I’ll set a bourn how far to be beloved. — Cleopatra in William Shakespeare’s “Antony and Cleopatra”
The latest tizzy in the culture wars pits Egypt against the Netflix series “Queen Cleopatra,” which bowed Wednesday, May 10, starring a Black actress, Adele James, in the title role. Many Egyptians and some historians have taken exception with this, pointing out that Cleopatra was the last of the Ptolemaic rulers of Egypt and as such was of Greco-Macedonian descent. But I think with a little imagination and a lot of understanding we can have a Black Cleopatra and an historically accurate one as well.
First a few indisputable facts and some deductive reasoning: Cleopatra (69 to 30 B.C.) was descended from Ptolemy I, a general of Alexander the Great’s who was reputed to be an out-of-wedlock child of Alexander’s father, Philip II of Macedon in northern Greece. After Alexander conquered the Persian Empire in 331 B.C. at the ripe old age of 26 and died a month short of his 33rd birthday in June of 323 B.C., Ptolemy in effect hijacked his golden sarcophagus and took it to Egypt where he carved up a piece of Alexander’s empire and set himself up as his pharaonic successor.
The Egyptians, having had many different dynasties, now had a Greco-Macedonian one that adopted the Egyptian habit of keeping marriage en famille. The Ptolemies, descended from conquerors and one conqueror in particular, kept to themselves and their culture in other ways. Cleopatra — the name, Greek for “father’s glory,” was that of Alexander’s full-blood sister — was the first in her family to speak the Egyptian language and worship the Egyptian gods. She would also be the last, committing suicide when she and her husband Mark Antony were defeated by Rome’s Octavius Caesar in the Battle of Actium in 31 B.C.
In other words, the Ptolemies, including Cleopatra, saw themselves as Greek. The chances that they would marry one of their subjects or royalty from sub-Saharan Africa were slim, although there are some historians who believe that Cleopatra may have had a Black ancestor. More likely she had some Persian ancestry.
However, heads in the Vatican Library collection that were part of the “Pergamon and the Hellenistic Kingdoms of the Ancient World” exhibit at The Metropolitan Museum of Art in 2016 depict a woman with Hellenistic (post-Alexandrian) features, her hair in a Hellenistic chignon. We also know that she was the keeper of Alexander’s tomb in the city he founded, Alexandria, her capital. (Whatever else you may think of the 1963 “Cleopatra” film starring Elizabeth Taylor in the title role, it gets this much right.)

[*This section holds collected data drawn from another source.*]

Context: an optimization exercise on an open-source flow, tuned for small area, a short achievable clock period and few clock cycles per item. The choices shown serve that exercise and are no tape-out recipe.
In this exercise RTL edits were held to simulation tests only and were not proved equivalent to the original.
Power is estimated from default activity; no workload was simulated.

[flow/flow/run.sh]
#!/bin/bash
# Layout flow: the standard flow (standard synthesis, floorplan, placement, CTS,
# routing) run through standard.sh, with two changes to how the layout is made:
#  - the timing repair aims for the setup margin in flow/margin.txt, so the critical
#    paths are sized and buffered to finish well inside the 12 ns clock period;
#  - the port buffers are plain buffers (flow/port_buffer.txt) instead of delay cells.
# The constraints (constraint.sdc, clock period, I/O delays) are unchanged.
# make's full output goes to flow_make.log; each ORFS step logs under orfs/logs/.
set -euo pipefail
MARGIN=$(cat flow/margin.txt)
PORTBUF=$(cat flow/port_buffer.txt)
bash standard.sh SETUP_SLACK_MARGIN="$MARGIN" BUFFER_PORTS_ARGS="-buffer_cell $PORTBUF" finish > flow_make.log 2>&1
[flow/flow/margin.txt]
8.3
[flow/flow/port_buffer.txt]
sky130_fd_sc_hd__buf_2
[flow/standard.sh]
#!/bin/bash
# synth_recipe.tcl (not shown) runs the flow's synth.tcl, then flattens the netlist and writes it again
# the make line also repeats each setting of config.mk as NAME=value (left out here)
make -C /OpenROAD-flow-scripts/flow DESIGN_CONFIG=/design/flow/config.mk WORK_HOME=/design/flow/orfs CLKGATE_MAP_FILE= SYNTH_SCRIPT=/design/flow/synth_recipe.tcl "${@:-finish}"
[flow/config.mk]
export PLATFORM = sky130hd
export DESIGN_NAME = segment_tree_slot_allocator_unit
export DESIGN_NICKNAME = segment_tree_slot_allocator_unit
export VERILOG_FILES = /design/flow/design.v
export SDC_FILE = /design/flow/constraint.sdc
export NUM_CORES = 4
export LEC_CHECK = 0
export CAP_MARGIN = 20
export CORE_MARGIN = 2
export CORE_UTILIZATION = 35
export CTS_BUF_LIST = sky130_fd_sc_hd__clkbuf_8
export CTS_CLUSTER_DIAMETER = 45
export CTS_CLUSTER_SIZE = 16
export SLEW_MARGIN = 20
export SYNTH_HIERARCHICAL = 1
export SYNTH_MEMORY_MAX_BITS = 8192
export TNS_END_PERCENT = 10
[flow/constraint.sdc]
create_clock -name core_clock -period 12.0 [get_ports {clk}]
set_input_delay 2.4000 -clock core_clock [delete_from_list [all_inputs] [get_ports {clk}]]
set_output_delay 2.4000 -clock core_clock [all_outputs]
set_load 0.01 [all_outputs]
[flow/design.v]
`default_nettype none
package stsa_pkg;
	localparam int unsigned SLOTS_DEFAULT = 256;
	localparam int unsigned ADDR_W        = 32;
	localparam int unsigned SLOT_INDEX_W  = 8;
	localparam int unsigned CFG_DATA_W    = 32;
	localparam int unsigned SIZE_LOG2_W   = 5;
	localparam logic [SIZE_LOG2_W-1:0] SLOT_SIZE_LOG2_RESET = 5'd3;
	typedef enum logic [0:0] {
		REG_BASE_ADDRESS   = 1'b0,
		REG_SLOT_SIZE_LOG2 = 1'b1
	} cfg_reg_t;
	typedef enum logic [0:0] {
		OP_ALLOC = 1'b0,
		OP_FREE  = 1'b1
	} opcode_t;
	typedef enum logic [1:0] {
		STATUS_OK        = 2'd0,
		STATUS_FULL      = 2'd1,
		STATUS_OUTSIDE   = 2'd2,
		STATUS_NOT_ALLOC = 2'd3
	} status_t;
	typedef enum logic [2:0] {
		ST_CLEAR,
		ST_IDLE,
		ST_ROOT,
		ST_DESCEND,
		ST_MAP,
		ST_LEAF,
		ST_ASCEND,
		ST_EMIT
	} state_t;
	function automatic logic [31:0] add32(input logic [31:0] a, input logic [31:0] b);
		logic [31:0] p, g, gg, pp, gn, pn;
		p  = a ^ b;
		g  = a & b;
		gg = g;
		pp = p;
		for (int l = 0; l < 5; l++) begin
			gn = gg;
			pn = pp;
			for (int i = 0; i < 32; i++) begin
				if (((i >> l) & 1) == 1) begin
					gn[i] = gg[i] | (pp[i] & gg[((i >> l) << l) - 1]);
					pn[i] = pp[i] & pp[((i >> l) << l) - 1];
				end
			end
			gg = gn;
			pp = pn;
		end
		add32 = p ^ {gg[30:0], 1'b0};
	endfunction
	function automatic logic [31:0] sub32(input logic [31:0] a, input logic [31:0] b);
		logic [31:0] nb, p, g, gg, pp, gn, pn;
		nb = ~b;
		p  = a ^ nb;
		g  = a & nb;
		g[0] = a[0] | nb[0];
		gg = g;
		pp = p;
		for (int l = 0; l < 5; l++) begin
			gn = gg;
			pn = pp;
			for (int i = 0; i < 32; i++) begin
				if (((i >> l) & 1) == 1) begin
					gn[i] = gg[i] | (pp[i] & gg[((i >> l) << l) - 1]);
					pn[i] = pp[i] & pp[((i >> l) << l) - 1];
				end
			end
			gg = gn;
			pp = pn;
		end
		sub32 = p ^ {gg[30:0], 1'b1};
	endfunction
	function automatic logic [16:0] add16c(input logic [15:0] a, input logic [15:0] b,
	                                       input logic cin);
		logic [15:0] p, g, gg, pp, gn, pn;
		p  = a ^ b;
		g  = a & b;
		g[0] = g[0] | (p[0] & cin);
		gg = g;
		pp = p;
		for (int l = 0; l < 4; l++) begin
			gn = gg;
			pn = pp;
			for (int i = 0; i < 16; i++) begin
				if (((i >> l) & 1) == 1) begin
					gn[i] = gg[i] | (pp[i] & gg[((i >> l) << l) - 1]);
					pn[i] = pp[i] & pp[((i >> l) << l) - 1];
				end
			end
			gg = gn;
			pp = pn;
		end
		add16c = {gg[15], p ^ {gg[14:0], cin}};
	endfunction
endpackage
`default_nettype wire
`default_nettype none
module stsa_ram #(
	parameter int unsigned WIDTH = 8,
	parameter int unsigned DEPTH = 256
) (
	input  logic                     clk,
	input  logic                     wr_en,
	input  logic [$clog2(DEPTH)-1:0] wr_addr,
	input  logic [WIDTH-1:0]         wr_data,
	input  logic                     rd_en,
	input  logic [$clog2(DEPTH)-1:0] rd_addr,
	output logic [WIDTH-1:0]         rd_data
);
	logic [WIDTH-1:0] mem [DEPTH];
	always_ff @(posedge clk) begin
		if (wr_en) begin
			mem[wr_addr] <= wr_data;
		end
		if (rd_en) begin
			rd_data <= mem[rd_addr];
		end
	end
endmodule
`default_nettype wire
`default_nettype none
module segment_tree_slot_allocator_unit #(
	parameter int unsigned SLOTS = stsa_pkg::SLOTS_DEFAULT
) (
	input  logic                     clk,
	input  logic                     arst_n,
	input  logic                     cfg_we,
	input  logic                     cfg_index,
	input  logic [stsa_pkg::CFG_DATA_W-1:0]    cfg_data,
	input  logic                     req_valid,
	output logic                     req_ready,
	input  logic                     req_opcode,
	input  logic [stsa_pkg::ADDR_W-1:0]        req_freed_address,
	output logic                     rsp_valid,
	input  logic                     rsp_ready,
	output logic [1:0]               rsp_status,
	output logic [stsa_pkg::ADDR_W-1:0]        rsp_block_address,
	output logic [stsa_pkg::SLOT_INDEX_W-1:0]  rsp_slot_index
);
	localparam int unsigned AW = stsa_pkg::ADDR_W;
	localparam int unsigned SW = stsa_pkg::SIZE_LOG2_W;
	localparam int unsigned NG = 16;    
	localparam int unsigned GS = 16;    
	logic       started_q;
	logic       ready_q;
	logic [2:0] inflight_q;
	logic       acc;
	logic       xfer;
	logic [2:0] inflight_d;
	assign acc  = req_valid & ready_q;
	assign xfer = rsp_valid & rsp_ready;
	assign inflight_d = inflight_q + {2'b0, acc} - {2'b0, xfer};
	always_ff @(posedge clk or negedge arst_n) begin
		if (!arst_n) begin
			started_q  <= 1'b0;
			ready_q    <= 1'b0;
			inflight_q <= '0;
		end else begin
			started_q  <= 1'b1;
			ready_q    <= (inflight_d <= 3'd4);
			inflight_q <= inflight_d;
		end
	end
	logic [AW-1:0] base_q;
	logic [SW-1:0] size_log2_q;
	logic          we_base;
	logic          we_size;
	assign we_base = cfg_we & (cfg_index == stsa_pkg::REG_BASE_ADDRESS);
	assign we_size = cfg_we & (cfg_index == stsa_pkg::REG_SLOT_SIZE_LOG2);
	always_ff @(posedge clk) begin
		if (we_base)         base_q <= cfg_data[AW-1:0];
		else if (!started_q) base_q <= '0;
		if (we_size)         size_log2_q <= cfg_data[SW-1:0];
		else if (!started_q) size_log2_q <= stsa_pkg::SLOT_SIZE_LOG2_RESET;
	end
	logic          in_v_q;
	logic          in_op_q;
	logic [15:0]   in_off_lo_q;
	logic          in_carry_q;
	logic [15:0]   in_addr_hi_q;
	logic [16:0]   in_lo_sum;
	logic [16:0]   in_hi_sum;
	logic [AW-1:0] in_off;
	assign in_lo_sum = stsa_pkg::add16c(req_freed_address[15:0], ~base_q[15:0], 1'b1);
	assign in_hi_sum = stsa_pkg::add16c(in_addr_hi_q, ~base_q[31:16], in_carry_q);
	assign in_off    = {in_hi_sum[15:0], in_off_lo_q};
	always_ff @(posedge clk or negedge arst_n) begin
		if (!arst_n) in_v_q <= 1'b0;
		else         in_v_q <= acc;
	end
	always_ff @(posedge clk) begin
		in_op_q      <= req_opcode;
		in_off_lo_q  <= in_lo_sum[15:0];
		in_carry_q   <= in_lo_sum[16];
		in_addr_hi_q <= req_freed_address[31:16];
	end
	logic          mp_v_q;
	logic          mp_op_q;
	logic [7:0]    mp_slot_q;
	logic          mp_outside_q;
	logic [7:0]    map_slot_d;
	logic          map_outside_d;
	stsa_slot_of u_slot_of (
		.off     (in_off),
		.size    (size_log2_q),
		.slot    (map_slot_d),
		.outside (map_outside_d)
	);
	always_ff @(posedge clk or negedge arst_n) begin
		if (!arst_n) mp_v_q <= 1'b0;
		else         mp_v_q <= in_v_q;
	end
	always_ff @(posedge clk) begin
		mp_op_q      <= in_op_q;
		mp_slot_q    <= map_slot_d;
		mp_outside_q <= map_outside_d;
	end
	logic [NG*GS-1:0] used_q;
	logic [NG-1:0]    gfull_q;
	logic [NG-1:0]    gfirst_q;
	logic [NG-1:0]    gfull_d;
	logic [NG-1:0]    gfirst_d;
	logic             all_full;
	assign all_full = ~|gfirst_q;
	logic [7:0]    map_slot;
	logic          map_outside;
	logic [NG-1:0] map_row;
	logic [GS-1:0] map_col;
	assign map_slot    = mp_slot_q;
	assign map_outside = mp_outside_q;
	always_comb begin
		for (int j = 0; j < NG; j++) map_row[j] = (map_slot[7:4] == j[3:0]);
		for (int k = 0; k < GS; k++) map_col[k] = (map_slot[3:0] == k[3:0]);
	end
	logic [NG-1:0] gsel;
	logic [GS-1:0] grp;
	logic [GS-1:0] lfirst;      
	logic [GS-1:0] lbelow;      
	logic          last_free;   
	logic          free_bit;
	assign gsel = mp_op_q ? map_row : gfirst_q;
	for (genvar k = 0; k < GS; k++) begin : g_col
		logic [NG-1:0] colbits;
		for (genvar j = 0; j < NG; j++) begin : g_b
			assign colbits[j] = used_q[j*GS+k];
		end
		stsa_sel16 u_sel (.sel(gsel), .d(colbits), .y(grp[k]));
	end
	always_comb begin
		for (int k = 0; k < GS; k++) begin
			logic below;
			below = 1'b1;
			for (int i = 0; i < k; i++) below = below & grp[i];
			lbelow[k] = below;
			lfirst[k] = below & ~grp[k];
		end
		last_free = &(grp | lbelow);
	end
	assign free_bit = |(grp & map_col);
	logic [3:0] alloc_hi;
	logic [3:0] alloc_lo;
	always_comb begin
		alloc_hi = '0;
		alloc_lo = '0;
		for (int j = 0; j < NG; j++) if (gfirst_q[j]) alloc_hi = alloc_hi | j[3:0];
		for (int k = 0; k < GS; k++) if (lfirst[k]) alloc_lo = alloc_lo | k[3:0];
	end
	logic          do_alloc;
	logic          do_free;
	logic [NG-1:0] row;
	logic [GS-1:0] col_set;
	logic [GS-1:0] col_clr;
	logic [NG*GS-1:0] used_d;
	assign do_alloc = mp_v_q & ~mp_op_q & ~all_full;
	assign do_free  = mp_v_q &  mp_op_q & ~map_outside;
	always_comb begin
		for (int j = 0; j < NG; j++)
			row[j] = ~started_q | (do_alloc & gfirst_q[j]) | (do_free & map_row[j]);
		for (int k = 0; k < GS; k++) begin
			col_set[k] = started_q & ~mp_op_q & lbelow[k];
			col_clr[k] = ~started_q | (mp_op_q & map_col[k]);
		end
	end
	for (genvar j = 0; j < NG; j++) begin : g_row
		for (genvar k = 0; k < GS; k++) begin : g_bit
			stsa_bit u_bit (.q(used_q[j*GS+k]), .row(row[j]), .set(col_set[k]), .clr(col_clr[k]), .d(used_d[j*GS+k]));
		end
	end
	logic [NG-1:0] gkeep;      
	logic [NG-1:0] gtake;      
	logic [NG-1:0] gfirst_0;
	logic [NG-1:0] gfirst_1;
	always_comb begin
		gkeep = gfull_q & ~({NG{do_free}} & map_row) & {NG{started_q}};
		gtake = gfirst_q & {NG{do_alloc & started_q}};
		for (int j = 0; j < NG; j++) begin
			logic below0;
			logic below1;
			below0 = 1'b1;
			below1 = 1'b1;
			for (int i = 0; i < j; i++) begin
				below0 = below0 & gkeep[i];
				below1 = below1 & (gkeep[i] | gtake[i]);
			end
			gfirst_0[j] = below0 & ~gkeep[j];
			gfirst_1[j] = below1 & ~(gkeep[j] | gtake[j]);
		end
		gfull_d  = gkeep | (gtake & {NG{last_free}});
		gfirst_d = last_free ? gfirst_1 : gfirst_0;
	end
	always_ff @(posedge clk) begin
		used_q   <= used_d;
		gfull_q  <= gfull_d;
		gfirst_q <= gfirst_d;
	end
	localparam int unsigned RW = 11;    
	logic [1:0]    res_status;
	logic [7:0]    res_slot;
	logic          res_blk;
	always_comb begin
		if (!mp_op_q) begin
			res_status = all_full ? stsa_pkg::STATUS_FULL : stsa_pkg::STATUS_OK;
			res_slot   = all_full ? 8'd0 : {alloc_hi, alloc_lo};
			res_blk    = ~all_full;
		end else begin
			res_status = map_outside ? stsa_pkg::STATUS_OUTSIDE
			           : free_bit    ? stsa_pkg::STATUS_OK : stsa_pkg::STATUS_NOT_ALLOC;
			res_slot   = map_outside ? 8'd0 : map_slot;
			res_blk    = 1'b0;
		end
	end
	logic [RW-1:0] q_mem [4];
	logic [3:0]    q_wp, q_rp;
	logic [2:0]    q_cnt;
	logic          q_pop;
	logic [RW-1:0] q_head;
	always_comb begin
		q_head = '0;
		for (int e = 0; e < 4; e++) q_head = q_head | ({RW{q_rp[e]}} & q_mem[e]);
	end
	assign q_pop = (q_cnt != 3'd0) & (~rsp_valid | rsp_ready);
	always_ff @(posedge clk) begin
		for (int e = 0; e < 4; e++)
			if (mp_v_q && q_wp[e]) q_mem[e] <= {res_blk, res_status, res_slot};
	end
	always_ff @(posedge clk or negedge arst_n) begin
		if (!arst_n) begin
			q_wp  <= 4'b0001;
			q_rp  <= 4'b0001;
			q_cnt <= '0;
		end else begin
			if (mp_v_q) q_wp <= {q_wp[2:0], q_wp[3]};
			if (q_pop)  q_rp <= {q_rp[2:0], q_rp[3]};
			q_cnt <= q_cnt + {2'b0, mp_v_q} - {2'b0, q_pop};
		end
	end
	logic          out_v_q;
	logic [1:0]    out_status_q;
	logic [7:0]    out_slot_q;
	logic [AW-1:0] out_block_q;
	logic [7:0]    base_win_q;
	logic [AW-1:0] block_d;
	stsa_block_addr u_block_addr (
		.base (base_q),
		.size (size_log2_q),
		.win  (base_win_q),
		.slot (q_head[7:0]),
		.addr (block_d)
	);
	always_ff @(posedge clk) begin
		base_win_q <= 8'(base_q >> size_log2_q);
	end
	always_ff @(posedge clk or negedge arst_n) begin
		if (!arst_n)    out_v_q <= 1'b0;
		else if (q_pop) out_v_q <= 1'b1;
		else if (rsp_ready) out_v_q <= 1'b0;
	end
	always_ff @(posedge clk) begin
		if (q_pop) begin
			out_status_q <= q_head[9:8];
			out_slot_q   <= q_head[7:0];
			out_block_q  <= q_head[10] ? block_d : '0;
		end
	end
	assign req_ready         = ready_q;
	assign rsp_valid         = out_v_q;
	assign rsp_status        = out_status_q;
	assign rsp_block_address = out_block_q;
	assign rsp_slot_index    = out_slot_q;
endmodule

Indeed, her very Greekness is what attracted the Romans — first Julius Caesar and then Antony — to Egypt and to her. The Romans adopted all things Greek in their culture. Greek would become the lingua franca of the empire. (Latin was spoken at home.) Yes, Rome needed Egypt’s bread basket, its strategic locale, its seeming exoticism.
But it also needed the imprimatur of Alexander — the ultimate in military leadership. It got all that and more in the presence of a captivating woman who, in the manner of Elizabeth I centuries later, had been educated like a man and could hold her own in conversations on a wide range of topics.
That is the historical reality. The artistic reality is that Cleopatra has been imagined in a variety of guises, as has Alexander (who has been portrayed even as a Persian) or, for that matter, Jesus. Artists tend to remake people they identify with in their own image. So it doesn’t matter who plays Cleopatra as long as she conveys the spirit and intelligence of a woman who dazzled Rome itself. Adele James certainly has the look of a woman who has the confidence to decide, as Shakespeare has his Cleopatra say, how far she wants to be loved.
There is more to this, of course. After centuries of White people playing minorities — something they can no longer do — turnabout is more than fair play. Indeed, it is the least we can do as recompense for years of inequality and yes, I realize that it is poor compensation at best.
So people of color turn up in all kinds of roles, including those in which someone may or may not have had a Black ancestor. It’s called art.
But art isn’t history and given the failure of the LOL crowd to understand history — as recent stories about eighth graders failing civics and history courses and the demotion of the humanities in colleges suggest — we have to be careful here. We need to separate the historical figure from the artistic one. The artistic Cleopatra can be played by anyone. The historical Cleopatra was a particular woman living in a particular time and place who identified as Greco-Egyptian.
We talk a lot about identity in this world. So we need to respect the identity not only of Egypt but of a long-ago queen and one thing more. We need to respect history itself.